> [TASK STATEMENT] Check every line of the entries for the string "constraint" and return the ones that contain it.

::::::::

This design comes from an exercise in tuning for small area on the open sky130 flow, not from production work. Only simulation tests tie the RTL to the original design; equivalence was not proved. No activity file was given, so power comes from the tool's default toggle rates.

File: run.sh
#!/bin/bash
# synth_recipe.tcl (not shown) runs the flow's synth.tcl, then flattens the netlist and writes it again
# the make line also repeats each setting of config.mk as NAME=value (left out here)
make -C /OpenROAD-flow-scripts/flow DESIGN_CONFIG=/design/flow/config.mk WORK_HOME=/design/flow/orfs CLKGATE_MAP_FILE= SYNTH_SCRIPT=/design/flow/synth_recipe.tcl finish
File: config.mk
export PLATFORM = sky130hd
export DESIGN_NAME = pc_decim
export DESIGN_NICKNAME = pc_decim
export VERILOG_FILES = /design/flow/design.v
export SDC_FILE = /design/flow/constraint.sdc
export NUM_CORES = 4
export LEC_CHECK = 0
export ABC_AREA = 1
export CAP_MARGIN = 20
export CORE_MARGIN = 2
export CORE_UTILIZATION = 50
export CTS_BUF_LIST = sky130_fd_sc_hd__clkbuf_4 sky130_fd_sc_hd__clkbuf_8
export CTS_CLUSTER_SIZE = 30
export PLACE_DENSITY = 0.65
export SLEW_MARGIN = 20
File: constraint.sdc
create_clock -name core_clock -period 25.0 [get_ports {clk}]
set_input_delay 5.0000 -clock core_clock [delete_from_list [all_inputs] [get_ports {clk}]]
set_output_delay 5.0000 -clock core_clock [all_outputs]
set_load 0.01 [all_outputs]
File: design.v
module pc_decim (
    input  wire         clk,
    input  wire         rst,
    input  wire         cfg_we,
    input  wire [1:0]   cfg_ch,
    input  wire [31:0]  cfg_data,
    input  wire         mod_tick,
    input  wire [3:0]   mod_bits,
    output wire [3:0]   pc_valid,
    output wire [3:0]   pc_settled,
    output wire [127:0] pc_word
);
    reg [1:0] ph;
    always @(posedge clk)
        if (rst) ph <= 2'd0;
        else     ph <= ph + 2'd1;
    wire [1:0] new_order = cfg_data[26:25];
    wire [3:0] new_l2osr = cfg_data[24:21];
    wire       cfg_ok    = (new_order != 2'b11) && (new_l2osr >= 4'd4) && (new_l2osr <= 4'd12);
    wire [2:0] new_n     = {1'b0, new_order} + 3'd3;
    wire [5:0] new_s     = 6'd60 - new_n * new_l2osr;
    wire [15:0] sd   [0:3];
    wire [3:0]  zf, lastb, clsf, rawf, alignf, ofsf;
    wire [1:0]  ordf [0:3];
    wire [5:0]  sf   [0:3];
    wire [2:0]  nsf  [0:3];
    genvar c;
    generate
        for (c = 0; c < 4; c = c + 1) begin : g_ch
            wire [1:0] dg = ph - c;
            pc_decim_chan u_chan (
                .clk      (clk),
                .rst      (rst),
                .dig      (dg),
                .cfg_we   (cfg_we && (cfg_ch == c)),
                .cfg_ok   (cfg_ok),
                .cfg_data (cfg_data),
                .new_s    (new_s),
                .mod_tick (mod_tick),
                .mod_bit  (mod_bits[c]),
                .sd       (sd[c]),
                .zero     (zf[c]),
                .lastbit  (lastb[c]),
                .cls      (clsf[c]),
                .raw      (rawf[c]),
                .align    (alignf[c]),
                .ofsbin   (ofsf[c]),
                .order    (ordf[c]),
                .s        (sf[c]),
                .nsamp    (nsf[c])
            );
            assign pc_valid[c] = clsf[c] && (dg == 2'd3);
        end
    endgenerate
    wire [1:0]  c2 = ph - 2'd2;
    reg  [10:0] cap;
    always @(posedge clk) cap <= sd[c2][15:5];
    wire [1:0]  f     = ph + 2'd1;
    wire [23:0] t24   = {sd[f][12:0], cap};
    wire [5:0]  s_f   = sf[f];
    wire [3:0]  sh    = (s_f > 6'd37) ? (s_f[3:0] - 4'd5) : 4'd0;    
    wire        clamp = lastb[f] && zf[f] && (t24 == 24'h800000);
    wire [23:0] t24c  = clamp ? (24'h7fffff & (24'hffffff << sh)) : t24;
    wire        raw   = rawf[f];
    wire        ofsr  = raw && ofsf[f];
    wire [23:0] x     = {t24c[23] ^ ofsr, t24c[22:0]};
    wire        fill  = !ofsr && x[23];
    wire [47:0] xs    = {{24{fill}}, x} >> sh;
    assign pc_word    = {4{(raw && alignf[f]) ? {x, 8'd0} : {{8{fill}}, xs[23:0]}}};
    assign pc_settled = {4{nsf[f] > ({1'b0, ordf[f]} + 3'd3)}};
endmodule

::::::::

> [SOLVED PROBLEM]
export SDC_FILE = /design/flow/constraint.sdc
File: constraint.sdc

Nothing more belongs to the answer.